Perhaps UAs can be optimized for this rather common design pattern, and if so, 
they certainly should be.  And even then, for some kinds of the burgeoning 
multi-screen apps, such as those on VR, watches, and Cast-like products, having 
a codified dumb pixel box mode might be the path of least resistance for the 
platform.

I am not a browser developer, I am a Web developer, but it stands to reason 
that (as stated in the OP) there may at least be a fruitful memory savings, if 
not other fast-path cheats that can be enabled in a more predictable rendering 
environment.

On the memory front, this could be especially useful when sharing space with 
the 30+ tabs that some users are known to spawn–not a great situation for an 
Unreal Engine 4 game, or even for users who open taskman to obsess over and 
decry their favorite browser's memory use.

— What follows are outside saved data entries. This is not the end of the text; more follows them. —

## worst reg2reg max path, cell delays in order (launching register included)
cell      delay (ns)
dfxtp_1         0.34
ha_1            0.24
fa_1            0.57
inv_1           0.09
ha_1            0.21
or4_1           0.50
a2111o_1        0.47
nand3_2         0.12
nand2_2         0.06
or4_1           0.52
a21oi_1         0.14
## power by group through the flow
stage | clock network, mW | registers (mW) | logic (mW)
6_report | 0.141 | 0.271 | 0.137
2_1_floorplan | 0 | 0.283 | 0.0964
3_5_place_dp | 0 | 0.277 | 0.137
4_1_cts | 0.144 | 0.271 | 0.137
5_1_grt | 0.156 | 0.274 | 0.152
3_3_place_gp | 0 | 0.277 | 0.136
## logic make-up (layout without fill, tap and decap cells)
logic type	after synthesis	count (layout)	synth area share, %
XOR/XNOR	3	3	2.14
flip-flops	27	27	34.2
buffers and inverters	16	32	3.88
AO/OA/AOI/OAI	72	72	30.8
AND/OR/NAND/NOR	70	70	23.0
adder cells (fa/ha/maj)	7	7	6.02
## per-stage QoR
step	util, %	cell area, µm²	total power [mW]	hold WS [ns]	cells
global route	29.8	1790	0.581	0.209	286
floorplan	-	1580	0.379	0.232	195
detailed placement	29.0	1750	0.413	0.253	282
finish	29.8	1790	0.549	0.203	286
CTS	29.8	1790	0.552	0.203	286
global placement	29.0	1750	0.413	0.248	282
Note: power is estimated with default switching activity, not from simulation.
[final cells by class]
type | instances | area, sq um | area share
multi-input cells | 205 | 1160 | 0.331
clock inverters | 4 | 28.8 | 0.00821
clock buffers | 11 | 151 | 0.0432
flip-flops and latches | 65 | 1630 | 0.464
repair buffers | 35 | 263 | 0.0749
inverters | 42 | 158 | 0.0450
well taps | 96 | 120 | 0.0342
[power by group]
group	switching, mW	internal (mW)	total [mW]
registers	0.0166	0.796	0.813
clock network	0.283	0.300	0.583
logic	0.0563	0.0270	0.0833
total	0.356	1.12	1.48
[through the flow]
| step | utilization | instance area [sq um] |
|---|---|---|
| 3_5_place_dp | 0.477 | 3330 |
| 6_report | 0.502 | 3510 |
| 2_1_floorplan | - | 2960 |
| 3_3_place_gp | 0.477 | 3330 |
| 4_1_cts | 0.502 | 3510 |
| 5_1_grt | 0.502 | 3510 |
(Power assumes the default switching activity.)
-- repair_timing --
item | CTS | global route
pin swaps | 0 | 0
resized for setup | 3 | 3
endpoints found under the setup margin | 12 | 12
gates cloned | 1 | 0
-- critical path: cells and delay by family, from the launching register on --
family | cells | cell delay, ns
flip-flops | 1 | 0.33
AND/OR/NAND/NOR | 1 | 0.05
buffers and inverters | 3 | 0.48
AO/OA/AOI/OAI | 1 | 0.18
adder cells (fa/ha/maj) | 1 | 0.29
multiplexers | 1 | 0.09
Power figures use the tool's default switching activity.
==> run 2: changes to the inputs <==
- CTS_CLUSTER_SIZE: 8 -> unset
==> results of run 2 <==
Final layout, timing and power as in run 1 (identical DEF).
--- config.mk ---
export PLATFORM = sky130hd
export DESIGN_NAME = kpg_prefix_adder_pl
export DESIGN_NICKNAME = d
export VERILOG_FILES = /design/src/rtl/kpg_pkg.sv /design/src/rtl/kpg_merge_cell.sv /design/src/rtl/kpg_prefix_adder_pl.sv
export SDC_FILE = /design/constraint.sdc
export NUM_CORES = 1
export LEC_CHECK = 0
export BUFFER_PORTS_ARGS = -buffer_cell sky130_fd_sc_hd__buf_4
export CORE_MARGIN = 2
export CORE_UTILIZATION = 59
export DETAILED_ROUTE_END_ITERATION = 10
export PLACE_DENSITY = 0.88
export SETUP_SLACK_MARGIN = 0.15
export SLEW_MARGIN = 20
export SYNTH_ARGS = -nofsm -noshare
export SYNTH_HDL_FRONTEND = slang
export SYNTH_SLANG_ARGS = --single-unit
--- constraint.sdc ---
create_clock -name clk -period 31.3 [get_ports clk]
set_input_delay 4.695 -clock clk [delete_from_list [all_inputs] [get_ports clk]]
set_output_delay 4.695 -clock clk [all_outputs]
set_load 0.02 [all_outputs]
--- src/rtl/kpg_pkg.sv ---
// kpg_pkg
// Shared types and helpers for the KPG (kill/propagate/generate) prefix adder.
// A KPG code summarises what a group of bit positions does to an incoming
// carry: kill it (K), pass it through (P) or create one (G). Bit 1 of a
// resolved code is the carry itself.
package kpg_pkg;

  typedef logic [1:0] kpg_t;

  localparam kpg_t KPG_K = 2'b00;
  localparam kpg_t KPG_P = 2'b01;
  localparam kpg_t KPG_G = 2'b11;

  // Combine an upper group with the group directly below it: the upper group
  // only defers to the lower one when it merely propagates.
  function automatic kpg_t kpg_merge_f(input kpg_t hi, input kpg_t lo);
    return (hi == KPG_P) ? lo : hi;
  endfunction

  // Code of a single bit position from its two operand bits.
  function automatic kpg_t kpg_of(input logic a_bit, input logic b_bit);
    kpg_t code;
    if (a_bit && b_bit) begin
      code = KPG_G;
    end else if (!a_bit && !b_bit) begin
      code = KPG_K;
    end else begin
      code = KPG_P;
    end
    return code;
  endfunction

endpackage

--- src/rtl/kpg_merge_cell.sv ---
// kpg_merge_cell
// Combinational merge of two KPG codes; one instance per prefix node.
// Ports:
//   hi     - code of the upper (more significant) group
//   lo     - code of the group immediately below it
//   merged - code of the combined group
module kpg_merge_cell
  import kpg_pkg::*;
(
  input  logic [1:0] hi,
  input  logic [1:0] lo,
  output logic [1:0] merged
);

  assign merged = kpg_merge_f(hi, lo);

endmodule

--- src/rtl/kpg_prefix_adder_pl.sv ---
// kpg_prefix_adder_pl
// Fully pipelined Kogge-Stone adder/subtractor built on KPG codes.
// One register stage captures the operands, one stage per prefix level,
// and an output stage forms sum and flags. A single enable advances the
// whole pipe whenever the output register is empty or being drained.
// Ports:
//   clk, rst             - clock (rising edge), asynchronous active-high reset
//   in_valid / in_ready  - operand handshake
//   a, b, cin, op        - operands, carry-in (add only), 0=add 1=sub
//   out_valid / out_ready- result handshake
//   sum, cout, ovf, zero - result, carry-out (sub: 1 = no borrow),
//                          signed overflow, result-is-zero
module kpg_prefix_adder_pl
  import kpg_pkg::*;
#(
  parameter int WIDTH = 32
) (
  input  logic             clk,
  input  logic             rst,
  input  logic             in_valid,
  output logic             in_ready,
  input  logic [WIDTH-1:0] a,
  input  logic [WIDTH-1:0] b,
  input  logic             cin,
  input  logic             op,
  output logic             out_valid,
  input  logic             out_ready,
  output logic [WIDTH-1:0] sum,
  output logic             cout,
  output logic             ovf,
  output logic             zero
);

  localparam int LEVELS = $clog2(WIDTH);

  // Pipeline state. Index 0 is the operand register, index k holds the
  // codes after prefix level k. Position 0 carries the carry-in, position
  // i+1 describes operand bit i.
  kpg_t             code_q  [0:LEVELS][0:WIDTH];
  logic [WIDTH-1:0] p_q     [0:LEVELS];
  logic [LEVELS:0]  valid_q;
  logic [LEVELS:0]  sa_q;
  logic [LEVELS:0]  sb_q;

  kpg_t             code_d  [0:WIDTH];
  kpg_t             merged  [1:LEVELS][0:WIDTH];
  logic [WIDTH-1:0] b_eff;
  logic             c0;
  logic             adv;

  assign adv      = !out_valid || out_ready;
  assign in_ready = adv;

  // Subtraction is a + ~b + 1, so the forced carry-in replaces cin.
  assign b_eff = op ? ~b : b;
  assign c0    = op | cin;

  always_comb begin
    code_d[0] = c0 ? KPG_G : KPG_K;
    for (int i = 0; i < WIDTH; i++) begin
      code_d[i+1] = kpg_of(a[i], b_eff[i]);
    end
  end

  // Prefix network: level k reaches 2^(k-1) positions down; positions too
  // low to have a partner at that distance are already fully resolved.
  for (genvar k = 1; k <= LEVELS; k++) begin : g_level
    for (genvar j = 0; j <= WIDTH; j++) begin : g_pos
      if (j >= (1 << (k - 1))) begin : g_merge
        kpg_merge_cell u_cell (
          .hi    (code_q[k-1][j]),
          .lo    (code_q[k-1][j-(1<<(k-1))]),
          .merged(merged[k][j])
        );
      end else begin : g_pass
        assign merged[k][j] = code_q[k-1][j];
      end
    end
  end

  // Operand and prefix stages. Bubbles travel through like real items; the
  // operand register only loads data when something is actually accepted.
  always_ff @(posedge clk or posedge rst) begin
    if (rst) begin
      valid_q <= '0;
      sa_q    <= '0;
      sb_q    <= '0;
      for (int k = 0; k <= LEVELS; k++) begin
        p_q[k] <= '0;
        for (int j = 0; j <= WIDTH; j++) begin
          code_q[k][j] <= KPG_K;
        end
      end
    end else if (adv) begin
      valid_q[0] <= in_valid;
      if (in_valid) begin
        p_q[0]  <= a ^ b_eff;
        sa_q[0] <= a[WIDTH-1];
        sb_q[0] <= b_eff[WIDTH-1];
        for (int j = 0; j <= WIDTH; j++) begin
          code_q[0][j] <= code_d[j];
        end
      end
      for (int k = 1; k <= LEVELS; k++) begin
        valid_q[k] <= valid_q[k-1];
        p_q[k]     <= p_q[k-1];
        sa_q[k]    <= sa_q[k-1];
        sb_q[k]    <= sb_q[k-1];
        for (int j = 0; j <= WIDTH; j++) begin
          code_q[k][j] <= merged[k][j];
        end
      end
    end
  end

  logic [WIDTH-1:0] carry;
  logic [WIDTH-1:0] sum_d;
  kpg_t             top_code;

  // After LEVELS levels each position spans 2^LEVELS = WIDTH positions, so
  // positions 0..WIDTH-1 reach position 0 but the carry-out position stops
  // one short. One last merge with position 0 closes that gap.
  always_comb begin
    for (int i = 0; i < WIDTH; i++) begin
      carry[i] = code_q[LEVELS][i][1];
    end
    sum_d    = p_q[LEVELS] ^ carry;
    top_code = kpg_merge_f(code_q[LEVELS][WIDTH], code_q[LEVELS][0]);
  end

  // Output register keeps the last result while a bubble passes, so only a
  // real item changes the visible data.
  always_ff @(posedge clk or posedge rst) begin
    if (rst) begin
      out_valid <= 1'b0;
      sum       <= '0;
      cout      <= 1'b0;
      ovf       <= 1'b0;
      zero      <= 1'b0;
    end else if (adv) begin
      out_valid <= valid_q[LEVELS];
      if (valid_q[LEVELS]) begin
        sum  <= sum_d;
        cout <= top_code[1];
        ovf  <= (sa_q[LEVELS] == sb_q[LEVELS]) && (sum_d[WIDTH-1] != sa_q[LEVELS]);
        zero <= ~|sum_d;
      end
    end
  end

endmodule
==> metrics.log <==
INFO  metric max-clock-path-buffers = 3
INFO  metric finalSetupTns = 0 ps
INFO  metric tritoncts = done
INFO  metric rsz0062_at_grt = false
INFO  metric critPathRequiredTime = 26,610 ps
INFO  metric insertion_delay = 580 ps
INFO  metric post-route-worst-setup-slack = 20,750 ps
INFO  metric slew-limit-headroom = 0.259
INFO  metric most_frequent_cells_after_synthesis = 891 x nand2_1, 579 x dfrtp_1, 377 x o21ai_0
INFO  metric die_y = 205 um
INFO  metric power_density = 103 nW/um^2
INFO  metric rows = 73
INFO  metric die_x = 205 um
INFO  metric initial_core_util = 0.598
INFO  metric dp_hpwl = 34.8 mm
INFO  metric netlist_cell_types = 27
INFO  metric hold_violations = 0
INFO  metric synth_nets = 2,572
INFO  metric timing.max_cap.violations = 0
INFO  metric gr-total-overflow = 0
INFO  metric worstPathMaxFanout = 67
INFO  metric cts_repair_resize_count = 0
INFO  metric nNetsFinal = 2,628
INFO  metric worst_setup_hold_path_clk_slew = 60 ps
INFO  metric worst_clock_skew = 12.3 ps
INFO  metric final-setup-viol-count = 0
INFO  metric yosys_warnings = 0
INFO  metric worst-slew-pin-transition = 1110 ps
INFO  metric synth_seq_cells = 579
INFO  metric postSynth.topFlopCell = dfrtp_1
INFO  metric cts_setup_buffers = 0
INFO  metric coreArea = 39,700 um^2
INFO  metric drt_first_pass_iters = 6
INFO  metric htreeDepth = 2
INFO  metric synth_async_sr_flop_share = 1.00
INFO  metric number_of_global_route_vias_before_repair = 17,600
INFO  metric syn_inst = 2,438
INFO  metric avgViaCountPerCell = 5.74
INFO  metric synth-edff-count = 0
INFO  metric final-instance-count-excl-fill = 3,064
INFO  metric yosysTopAreaCell = dfrtp_1
INFO  metric drt_drc_violations_left = 0
INFO  metric crit_type = input pin to output port
INFO  metric top_level_ports = 107
INFO  metric area_growth_syn_to_layout = 12.6%
INFO  metric layout_worst_path_cycle_share = 0.337
INFO  metric antennaDiodeCount = 0
INFO  metric startpoint_type = input pin
INFO  metric antenna_found_initial = 1
INFO  metric grt_max_degree = 198
INFO  metric cts_root_buf = clkbuf_16
INFO  metric final_replace_weighted_congestion = 0.833
INFO  metric syn-cell-area = 23,800 um^2
INFO  metric netlist_top_cells_area = dfrtp_1 61%, nand2_1 14%, o21ai_0 7.9%
INFO  metric cts_buffers = 55
INFO  metric count_of_final_max_slew_check_failures = 0
INFO  metric pre_cts_slack = 20,740 ps
INFO  metric ctsHoldBuffers = 0
INFO  metric worst-endpoint-arrival = 5860 ps
INFO  metric end_kind = output port
INFO  metric leakage = 13.0 nW
INFO  metric seq_area_frac_synth = 0.610
INFO  metric drt_first_iter_violations = 1,898
INFO  metric worst_hold_path_type = register to register
INFO  metric fp.dieArea = 41,900 um^2
INFO  metric placed_cells = 2,960
INFO  metric irDropWorstVdd = 0.0000539 V
INFO  metric dr_total_vias = 17,600
INFO  metric fin_worst_hold_slack = 466 ps
INFO  metric synthMostInstantiatedCell = nand2_1
INFO  metric run_status = finished clean
INFO  metric port-buffer-count = 106
INFO  metric finalCriticalPeriod = 10,550 ps
INFO  metric synth.avg_cell_area = 9.75 um^2
INFO  metric ant_nets = 0
INFO  metric tritoncts_num_sinks = 579
INFO  metric maxClockFrequency = 94.7 MHz
INFO  metric grt_first_pass_wirelength = 91.0 mm
INFO  metric wl_per_cell = 18.1 um
INFO  metric drive_above_1_share = 0.115
INFO  metric totalWireLength = 55.6 mm
INFO  metric grtUsageTotal = 0.274
INFO  metric synth_top_area_share = 0.610
worst paths after layout:
kind | from | end | slack [ps] | cells past startpoint
min in group asynchronous | rst | p_q[61] | 4280 | 2
hold / removal | p_q[102] | p_q[70] | 470 | 2
setup / recovery | out_ready | in_ready | 20750 | 5
setup reg to reg | out_valid | code_q[183] | 27100 | 6
hold reg to reg | p_q[102] | p_q[70] | 470 | 2
max in group asynchronous | rst | code_q[390] | 24870 | 5
stage by stage:
stage	util	total power, mW	cell area, um^2
after floorplan	-	1.76	23800
after global placement	0.624	1.97	24800
after detailed placement	0.624	2.03	24800
after CTS	0.672	2.75	26700
after global routing	0.674	2.92	26800
final	0.674	2.76	26800
power breakdown:
| part | internal [mW] | switching [mW] | total [mW] |
|---|---|---|---|
| logic | 0.261 | 0.446 | 0.706 |
| clock network | 0.418 | 0.279 | 0.698 |
| registers | 1.08 | 0.279 | 1.36 |
| total | 1.76 | 1.00 | 2.76 |
flip-flops by register name, indices dropped and copies added, names as in the netlist:
register / count
carry: 31
sa_q: 6
ovf: 1
out_valid: 1
p_q: 192
cout: 1
code_q: 302
valid_q: 6
zero: 1
sum: 32
sb_q: 6
worst max-delay path: stages:
cell	delay, ps
buf_4	120
nor2b_4	80
buf_4	410
inv_6	280
buf_4	260
final cells by class:
type / instances / area [um^2]
sequential: 579 / 14500
fill: 2665 / 13000
multi-input combinational: 1670 / 8460
clock buffer: 88 / 1690
timing repair buffer: 121 / 972
tap: 525 / 657
inverter: 67 / 264
clock inverter: 14 / 223
layout by cell type, fill, tap and decap left out, types with 26 or more instances in the layout:
| cell | count |
|---|---|
| buf_4 | 113 |
| a21oi_1 | 155 |
| o21ai_0 | 377 |
| nor2_1 | 26 |
| xor2_1 | 43 |
| inv_1 | 65 |
| mux2_2 | 76 |
| clkbuf_16 | 57 |
| nand2_1 | 891 |
| dfrtp_1 | 579 |
| ha_1 | 64 |
cells by family (layout without fill, tap and decap cells):
| family | count (synthesis) | in the layout | synth area share |
|---|---|---|---|
| fa+ha+maj | 64 | 64 | 0.0337 |
| xor+xnor | 64 | 64 | 0.0242 |
| compound gates | 534 | 534 | 0.113 |
| flops | 579 | 579 | 0.610 |
| mux | 76 | 76 | 0.0360 |
| buf+inv | 189 | 290 | 0.0348 |
| simple gates | 932 | 932 | 0.149 |
per-layer routing:
layer | track usage | vias to the layer above | wire length [um]
met4 | 0.115 | 2 | 2320
met1 | 0.373 | 8678 | 22500
met5 | 0 | - | 13
met2 | 0.449 | 707 | 27200
li1 | - | 8044 | -
met3 | 0.0371 | 160 | 3510
Note: power is estimated with default switching activity, not from simulation.
<file path="src/rtl/mul_share_arbiter.sv">
// Shares one in-order multiplier between two requesters; a 1-bit tag FIFO routes results back.
// Define MUL_SHARE_ARBITER_FIXED_PRIO_EN to make requester 0 always win ties (no priority pointer).
module mul_share_arbiter #(
  parameter int p_req_bits     = 110,
  parameter int p_resp_bits    = 75,
  parameter int p_max_inflight = 4
) (
  input  logic                   clk,
  input  logic                   rst,
  input  logic                   req0_val,
  output logic                   req0_rdy,
  input  logic [p_req_bits-1:0]  req0_msg,
  input  logic                   req1_val,
  output logic                   req1_rdy,
  input  logic [p_req_bits-1:0]  req1_msg,
  output logic                   mul_req_val,
  input  logic                   mul_req_rdy,
  output logic [p_req_bits-1:0]  mul_req_msg,
  input  logic                   mul_resp_val,
  output logic                   mul_resp_rdy,
  input  logic [p_resp_bits-1:0] mul_resp_msg,
  output logic                   resp0_val,
  input  logic                   resp0_rdy,
  output logic [p_resp_bits-1:0] resp0_msg,
  output logic                   resp1_val,
  input  logic                   resp1_rdy,
  output logic [p_resp_bits-1:0] resp1_msg
);
  localparam int c_ptr_bits = $clog2(p_max_inflight);
  localparam logic [c_ptr_bits:0]   c_max     = (c_ptr_bits+1)'(p_max_inflight);
  localparam logic [c_ptr_bits:0]   c_cnt_one = (c_ptr_bits+1)'(1);
  localparam logic [c_ptr_bits-1:0] c_ptr_one = c_ptr_bits'(1);

  logic                  r_tags [p_max_inflight];
  logic [c_ptr_bits-1:0] r_wptr;
  logic [c_ptr_bits-1:0] r_rptr;
  logic [c_ptr_bits:0]   r_count;

  logic w_head;
  logic w_nonempty;
  logic w_pop;
  logic w_push;
  logic w_room;
  logic w_tie_sel;
  logic w_grant0;
  logic w_grant1;

  assign w_head     = r_tags[r_rptr];
  assign w_nonempty = (r_count != '0);

  // Results go only to the port named by the oldest outstanding tag.
  always_comb begin
    mul_resp_rdy = 1'b0;
    resp0_val    = 1'b0;
    resp1_val    = 1'b0;
    if (rst && w_nonempty) begin
      mul_resp_rdy = w_head ? resp1_rdy : resp0_rdy;
      resp0_val    = mul_resp_val & ~w_head;
      resp1_val    = mul_resp_val & w_head;
    end
  end

  assign resp0_msg = mul_resp_msg;
  assign resp1_msg = mul_resp_msg;
  assign w_pop     = mul_resp_val & mul_resp_rdy;

  // A same-cycle pop frees a slot, so a full FIFO can still accept a new op.
  assign w_room = rst & mul_req_rdy & ((r_count < c_max) | w_pop);

`ifdef MUL_SHARE_ARBITER_FIXED_PRIO_EN
  assign w_tie_sel = 1'b0;
`else
  logic r_prio;

  assign w_tie_sel = r_prio;

  always_ff @(posedge clk) begin
    if (!rst) begin
      r_prio <= 1'b0;
    end else if (w_grant0) begin
      r_prio <= 1'b1;
    end else if (w_grant1) begin
      r_prio <= 1'b0;
    end
  end
`endif

  assign w_grant0 = w_room & req0_val & (~req1_val | ~w_tie_sel);
  assign w_grant1 = w_room & req1_val & (~req0_val | w_tie_sel);
  assign w_push   = w_grant0 | w_grant1;

  assign req0_rdy    = w_grant0;
  assign req1_rdy    = w_grant1;
  assign mul_req_val = w_push;
  assign mul_req_msg = w_grant1 ? req1_msg : req0_msg;

  always_ff @(posedge clk) begin
    if (w_push) begin
      r_tags[r_wptr] <= w_grant1;
    end
  end

  always_ff @(posedge clk) begin
    if (!rst) begin
      r_wptr  <= '0;
      r_rptr  <= '0;
      r_count <= '0;
    end else begin
      if (w_push) begin
        r_wptr <= r_wptr + c_ptr_one;
      end
      if (w_pop) begin
        r_rptr <= r_rptr + c_ptr_one;
      end
      case ({w_push, w_pop})
        2'b10:   r_count <= r_count + c_cnt_one;
        2'b01:   r_count <= r_count - c_cnt_one;
        default: r_count <= r_count;
      endcase
    end
  end
endmodule

</file>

> On Jul 7, 2014, at 5:17 PM, Justin Novosad <ju...@google.com> wrote:
> 
> Do you have any data to back the proposal? For example, how much overhead do 
> you expect this to save compared to a document that contains just a 
> full-screen canvas? Is the HTML parsing, style calculation and DOM layout 
> overhead really that high for a document that has nothing but a canvas 
> element in it?  If it is, perhaps that can be optimized without changing the 
> spec.
> 
> 
>> On Mon, Jul 7, 2014 at 4:35 PM, Brian Blakely <anewpage.me...@gmail.com> 
>> wrote:
>> Floating a concept for a document mode which eschews CSS and the DOM
>> to enable a more jank-free Canvas surface.
>> 
>> Depending on how this allows for optimization, might be used well for
>> games, VR, wearables, and ultra-portable or high-performance apps.
>> Probably most beneficial to memory usage and first paint time.  Would
>> appreciate if some vendor engineers who might be reading could chime
>> in on this point.
>> 
>> Strawman:
>> 
>> Document only contains <!doctype canvas-[2d|3d]> and script elements.
>> Everything else is ignored.  "document" object is gone.
>> 
>> A Canvas drawing surface consumes the entire viewport.  It always has
>> an opaque backing store, same as specifying getContext('2d', { alpha:
>> false }).
>> 
>> UA provides:
>> * A host object representing surface's CanvasRenderingContext2D or
>> WebGLRenderingContext (depending on specified doctype).
>> 
>> * In lieu of DOM, an API for creating offscreen canvases (actually,
>> this abstraction should probably exist anyway).  This might live on
>> the Context host obj, which may open a beneficial performance
>> relationship between onscreen canvas and offscreen "children".